* _To do_:
Which lines of the entries contain the word "constraint"? Please list them.

* _Data shown_:
`src/rtl/sdes_round_engine.sv`:
```
// Two-round S-DES Feistel core sitting between IP and FP: fk(Ka), SW, fk(Kb),
// one clocked round per cycle, result held on a valid/ready output port.
module sdes_round_engine #(
  parameter bit KEY_LATCH = 1'b1
) (
  input  logic       clk,
  input  logic       rst_n,
  input  logic       in_valid,
  output logic       in_ready,
  input  logic [7:0] input_data,
  input  logic       mode,
  input  logic [7:0] k1,
  input  logic [7:0] k2,
  output logic       out_valid,
  input  logic       out_ready,
  output logic [7:0] round_data,
  output logic       busy
);

  // Handshake rule for both ports: a transfer happens on a rising clk edge
  // where valid and ready are both 1; valid holds its payload until then.

  typedef enum logic [1:0] {IDLE, RND1, RND2, DONE} state_t;

  // S-box tables, row-major, indexed by {row, col}
  localparam logic [1:0] S0 [16] = '{
    2'd1, 2'd0, 2'd3, 2'd2,
    2'd3, 2'd2, 2'd1, 2'd0,
    2'd0, 2'd2, 2'd1, 2'd3,
    2'd3, 2'd1, 2'd3, 2'd2
  };
  localparam logic [1:0] S1 [16] = '{
    2'd0, 2'd1, 2'd2, 2'd3,
    2'd2, 2'd0, 2'd1, 2'd3,
    2'd3, 2'd0, 2'd1, 2'd0,
    2'd2, 2'd1, 2'd0, 2'd3
  };

  state_t     state;
  logic [3:0] l_q;
  logic [3:0] r_q;
  logic [7:0] k1_q;
  logic [7:0] k2_q;
  logic       mode_q;
  logic       in_ready_q;
  logic       out_valid_q;
  logic       busy_q;

  logic [7:0] k1_use;
  logic [7:0] k2_use;
  logic       use_k1;
  logic [7:0] rnd_key;
  logic [3:0] f_out;

  function automatic logic [3:0] f_func(input logic [3:0] r, input logic [7:0] k);
    logic [7:0] x;
    logic [1:0] s0;
    logic [1:0] s1;
    x  = {r[0], r[3], r[2], r[1], r[2], r[1], r[0], r[3]} ^ k;
    s0 = S0[{x[7], x[4], x[6], x[5]}];
    s1 = S1[{x[3], x[0], x[2], x[1]}];
    return {s0[0], s1[0], s1[1], s0[1]};
  endfunction

  assign k1_use  = KEY_LATCH ? k1_q : k1;
  assign k2_use  = KEY_LATCH ? k2_q : k2;
  // Encrypt takes K1 in the first round; decrypt reverses the order.
  assign use_k1  = (state == RND1) ^ mode_q;
  assign rnd_key = use_k1 ? k1_use : k2_use;
  assign f_out   = f_func(r_q, rnd_key);

  always_ff @(posedge clk or negedge rst_n) begin
    if (!rst_n) begin
      state       <= IDLE;
      l_q         <= 4'h0;
      r_q         <= 4'h0;
      k1_q        <= 8'h00;
      k2_q        <= 8'h00;
      mode_q      <= 1'b0;
      in_ready_q  <= 1'b0;
      out_valid_q <= 1'b0;
      busy_q      <= 1'b0;
    end else begin
      case (state)
        IDLE: begin
          in_ready_q <= 1'b1;
          if (in_valid && in_ready_q) begin
            l_q        <= input_data[7:4];
            r_q        <= input_data[3:0];
            mode_q     <= mode;
            k1_q       <= k1;
            k2_q       <= k2;
            in_ready_q <= 1'b0;
            busy_q     <= 1'b1;
            state      <= RND1;
          end
        end
        RND1: begin
          l_q   <= r_q;
          r_q   <= l_q ^ f_out;
          state <= RND2;
        end
        RND2: begin
          l_q         <= l_q ^ f_out;
          out_valid_q <= 1'b1;
          state       <= DONE;
        end
        DONE: begin
          if (out_ready) begin
            out_valid_q <= 1'b0;
            busy_q      <= 1'b0;
            in_ready_q  <= 1'b1;
            state       <= IDLE;
          end
        end
        default: state <= IDLE;
      endcase
    end
  end

  assign in_ready   = in_ready_q;
  assign out_valid  = out_valid_q;
  assign busy       = busy_q;
  assign round_data = {l_q, r_q};

endmodule

```
`config.mk`:
```
export PLATFORM = sky130hd
export DESIGN_NAME = sdes_round_engine
export DESIGN_NICKNAME = d
export VERILOG_FILES = /design/src/rtl/sdes_round_engine.sv
export SDC_FILE = /design/constraint.sdc
export NUM_CORES = 1
export LEC_CHECK = 0
export CORE_AREA = 10 10 76 78
export DETAILED_ROUTE_END_ITERATION = 16
export DIE_AREA = 0 0 86 88
export GPL_TIMING_DRIVEN = 0
export HOLD_SLACK_MARGIN = 0.12
export PLACE_DENSITY = 0.68
export RECOVER_POWER = 50
export SLEW_MARGIN = 20
export SYNTH_ARGS = -nofsm -noshare
export SYNTH_HDL_FRONTEND = slang
export SYNTH_SLANG_ARGS = --single-unit
```
`constraint.sdc`:
```
create_clock -name clk -period 2.7 [get_ports clk]
set_input_delay 0.54 -clock clk [delete_from_list [all_inputs] [get_ports clk]]
set_output_delay 0.54 -clock clk [all_outputs]
set_load 0.1 [all_outputs]
```
# --- Word level (Yosys, flattened, before mapping) ---
# Memories as Yosys holds them, arrays and structs flattened.
# Cells that the tools add are included.
classes:
  n_bitwise: 5
  mux: 19
  n_reduce_logical: 13
  magnitude_cmp: 2
  eq_ne: 5
ops:
  columns: ["operator", "count"]
  rows:
  - ["2-bit 2-to-1 mux", 6]
  - ["4-bit case mux with 3 select lines", 1]
  - ["2-bit AND reduction", 6]
  - ["5-bit >= comparator, second input constant", 2]
  - ["4-bit inverter with 5-bit output", 2]
  - ["4-bit 2-to-1 mux", 2]
  - ["8-bit 2-to-1 mux", 1]
  - ["2-bit case mux with 4 select lines", 1]
  - ["4-bit case mux with 2 select lines", 1]
  - ["8-bit bitwise XOR", 1]
  - ["1-bit case mux with 2 select lines", 3]
  - ["2-bit nonzero test", 3]
  - ["2-bit == test, second input constant", 2]
  - ["1-bit 2-to-1 mux", 4]
  - ["2-bit != test, second input constant", 2]
  - ["4-bit bitwise XOR", 1]
  - ["3-bit AND reduction", 1]
  - ["3-bit nonzero test", 1]
  - ["2-bit by 1-bit == test with 1-bit output, second input constant", 1]
  - ["2-bit logical NOT", 1]
  - ["1-bit logical AND", 1]
  - ["1-bit bitwise XOR", 1]
word_totals:
  reg_bits: 30
  rom_bits: 64
  output_inout_bits: 11
  elab_cells: 55
  in_bits: 29
  memories: 2
mem_list:
  columns: ["name", "depth", "word_bits", "rd", "rd_clocked_by_memory_dff", "write_ports", "line_no", "text"]
  rows:
  - ["(name not given)", 16, 2, 1, 0, 0, "61", "s1 = S1[{x[3], x[0], x[2], x[1]}];"]
  - ["(name not given)", 16, 2, 1, 0, 0, "60", "s0 = S0[{x[7], x[4], x[6], x[5]}];"]

# --- Longest topological paths before layout ---
depth:
  depth_word: 10
  ltp_mapped: 11
  ltp_nobuf: 11

# --- Least setup slack after synthesis ---
# Ideal clock, no wire load.
synth_path:
  path_type: "reg2reg"
  start: "register state[0]"
  end: "register r_q[1]"
  path_stages_with_launch: 10
  t_required_ns: 2.578
  n_path_buf: 0
  path_slack_ns: 0.319
  t_arrival_ns: 2.259
  path_cell_list: "dfrtp_1 > ha_1 > xnor2_4 > mux2i_1 > xnor2_1 > inv_1 > ha_1 > a2bb2oi_1 > mux2i_1 > nand2_1"
synth_via:
  elab_chain_len: 10
  elab_cells_between_ends: 14
  classes_between: "eq/ne (2); mux (4); bitwise (4); reduce/logical (3); memory (1)"
synth_lines:
  columns: ["item", "line_no", "text"]
  rows:
  - ["start, declared", "39", "state_t state;"]
  - ["start signal, assigned", "74", "state <= IDLE;"]
  - ["start signal, assigned", "95", "state <= RND1;"]
  - ["start signal, assigned", "101", "state <= RND2;"]
  - ["2-bit by 1-bit == test with 1-bit output", "68, 84", null]
  - ["1-bit bitwise XOR", "68", "assign use_k1 = (state == RND1) ^ mode_q;"]
  - ["8-bit 2-to-1 mux", "69", "assign rnd_key = use_k1 ? k1_use : k2_use;"]
  - ["8-bit bitwise XOR", "59", "x = {r[0], r[3], r[2], r[1], r[2], r[1], r[0], r[3]} ^ k;"]
  - ["4-bit inverter with 5-bit output (implied by the code)", "61", null]
  - ["memory read 16 x 2 bit", null, null]
  - ["2-bit 2-to-1 mux (implied by the code) (2 in a row)", "61", null]
  - ["4-bit bitwise XOR", "100", "r_q <= l_q ^ f_out;"]
  - ["4-bit case mux with 2 select lines", "84", "case (state)"]
  - ["end signal, assigned", "89", "r_q <= input_data[3:0];"]
  - ["end signal, assigned", "100", null]
  - ["end, declared", "41", "logic [3:0] r_q;"]
# Several ways; a longest one is shown, not always the timed one. The select of a mux whose other input is x is not followed.
# A chain may end at the register's enable or synchronous reset.

# --- Final worst setup path ---
layout_path:
  start: "register r_q[3]"
  end: "output port round_data[3]"
layout_lines:
  columns: ["item", "line_no", "text"]
  rows:
  - ["end, declared", "16", "output logic [7:0] round_data,"]
# No word-level cell between the ends.

==> results by group <==
Worst setup path
  • Critical-path cell list: clkdlybuf4s50_1
  • Setup CP Type: flop to output port
  • CP Max Fanout: 5
  • RR Startpoint: state[1]
  • Crit end category: output port
  • Worst EP arrival: 1.97 ns
  • Slowest-stage cell, CP: clkdlybuf4s50_1
  • Worst path bufs/invs: 1
  • Startpoint class of the critical path: flop
  • CP top delay family: buffers and inverters
  • Worst R2R End: r_q[0]
  • R2R depth: 10
  • CP required: 2.16 ns
  • R2r setup slk: 0.19 ns
  • CP peak stage delay: 1.20 ns

Cells and area
  • Nets: 260
  • Final core occ: 0.566
  • Register Area: 751 sq um
  • Area Growth Syn to Fin: 35.3%
  • Area taken by multi-input logic gates: 1010 sq um
  • Proportion of layout cells with a drive suffix above 1: 0.189
  • Diodes inserted: 0
  • Fillers: ~380

STA
  • Fmax: approximately 400 MHz
  • Worst hold slack: 0.505 ns
  • Setup TNS Final: 0 ns
  • Final min period: 2.51 ns
  • Final Hold Vio Count: 0
  • Worst Max-Slew Pin Slew: 1.67 ns
  • Final Max Tran Viols: 31
  • Final setup fails: 0
  • Clock Skew: approximately 0.008 ns
  • Crit path setup slack, layout: 0.193 ns
  • Rel. slew slack: -0.113
  • Fin crit share: 0.929

Hold path
  • Min-Delay Path Class: flop to flop
  • Hold Path Stages: 1
  • Hold EP: k1_q[1]
  • Min-delay src: k1_q[1]

Clock tree
  • CTS buffer count: 5
  • Clk_lat worst skew: 0.28 ns
  • CTS tree: yes
  • Clock sink total: 30
  • CTS Buffer Depth: 2
  • Clock root buffer: clkbuf_8
  • CTS clk-pin slew, worst paths: 0.07 ns
  • H-tree depth: 2

Die
  • # rows: 24
  • Initial Utilization: 0.419
  • Die W: between 80 and 90 um
  • Ports: 40
  • Die ar.: 7570 sq um
  • Die Span Y: 88 um
  • Core area: 4290 sq um

Detailed routing
  • Starting DRT DRC Count: 70
  • First-pass DRT Iterations: 4
  • DRC: 0
  • Vias/cell: roughly 5.2
  • Post-Route WL: 4240 um
  • Routed Antenna Nets: 0
  • Wire per inst: 15.2 um
  • DR vias: 1439

Logic synthesis
  • Seq/Total Area, Yosys: 0.418
  • Post-synthesis simple-gate area fraction: 0.0877
  • Largest family of logic cells by synthesized area: multiplexers
  • Ys async rst share: 1.00
  • Post-Syn Area: between 1500 and 2000 sq um
  • Yosys top cell by area: dfrtp_1
  • Count leader, synth: dfrtp_1
  • XOR/XNOR Fraction of Synth Area: 0.0919
  • Synth area leaders: dfrtp_1, mux2_2, mux2i_1
  • Ys flop type: dfrtp_1
  • Post-synthesis compound-gate area fraction: 0.158
  • Mapped Cells: 172
  • Yosys top cell area share: 0.418
  • Mux share of post-synthesis cell area: 0.170
  • Post-Synth Adder-Cell Area: 0.0348
  • Avg Inst Size Synth: approximately 10 sq um
  • Syn_nets: about 200
  • Number of synthesized flops with an enable pin: 0
  • Yosys warnings: 0
  • Yosys cell types: 34
  • Post-synth top cells: dfrtp_1, mux2_2, inv_1, o21ai_0, a21oi_1
  • Yosys reg bits: 30

Placed design
  • GP Congestion: roughly 0.8
  • Setup WS pre-CTS: -0.0168 ns
  • HPWL after detailed placement: 3150 um
  • IO Port Bufs: 39

Global route
  • First-pass GRT wire length: 6810 um
  • Pin count of the biggest net entering global routing: 31
  • Grt ovf: 0
  • Tot GR Track Use: 0.112
  • Initial antenna violation count: 0
  • Vias in the first global route: between 1000 and 1500

Run
  • Total of max-cap violations: 1

Run status
  • Status: complete, but fails checks
  • Failing checks: capacitance limit, slew limit
final cells by class:
type | instances | share of cell area
Tap cell | 52 | 0.0267
Clock inverter | 2 | 0.00514
Clock buffer | 6 | 0.0340
Timing Repair Buffer | 47 | 0.183
Inverter | 13 | 0.0201
Multi-Input combinational cell | 123 | 0.414
Buffer | 6 | 0.00926
Sequential cell | 30 | 0.309
worst max path at each step:
stage / slack [ns] / end / depth (start not counted) / from
floorplan: 0.32 / r_q[1] / 9 / state[0]
global placement: 0.03 / r_q[1] / 10 / state[1]
detailed placement: -0.02 / r_q[1] / 10 / state[1]
CTS: 0.01 / r_q[1] / 10 / state[1]
global route: -0.002 / r_q[1] / 11 / state[1]
finish: 0.19 / round_data[3] / 1 / r_q[3]
per-stage QoR:
| step | cell area [sq um] | cells |
|---|---|---|
| 2_1_floorplan | 1800 | 172 |
| 3_3_place_gp | 2250 | 263 |
| 3_5_place_dp | 2250 | 263 |
| 4_1_cts | 2340 | 271 |
| 5_1_grt | 2430 | 279 |
| 6_report | 2430 | 279 |
layer usage:
metal / up-vias / routed length, um / track usage
met5: - / 0 / 0
met1: 685 / 1890 / 0.133
met2: 32 / 2070 / 0.181
met4: 0 / 15 / 0.0359
li1: 720 / - / -
met3: 2 / 259 / 0.0455
timing repair:
action                     in CTS  in global routing
hold buffers                    0                  0
pin swaps                       1                  2
setup endpoints to repair       2                  5
buffers inserted                0                  8
resized for setup               0                  6
sequential cells by signal (all words and copies together), names as in the netlist:
signal,flops
k2_q,8
out_valid,1
busy,1
state,2
l_q,4
mode_q,1
k1_q,8
r_q,4
in_ready,1
cells in the final DEF (no fill, tap or decap), types with 7 or more instances in the layout:
cell / Yosys / routed
clkdlybuf4s50_1: 0 / 38
dfrtp_1: 30 / 30
mux2_2: 17 / 17
inv_1: 13 / 13
o21ai_0: 13 / 13
a21oi_1: 10 / 10
nand3_1: 9 / 9
xnor2_1: 8 / 8
buf_4: 0 / 8
clkbuf_1: 6 / 7
mux2i_1: 9 / 7
nand2_1: 7 / 7
logic make-up after synthesis:
logic type	after synthesis
AOI/OAI and AO/OA	43
and+or+nand+nor	32
DFF	30
muxes	28
buffers and inverters	19
xor gates and xnor gates	15
adders and majority gates	5
Power is not shown: default switching activity piles up to over one toggle a cycle in this logic, so the estimate is an artifact.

* _Expected answer_:
export SDC_FILE = /design/constraint.sdc
`constraint.sdc`:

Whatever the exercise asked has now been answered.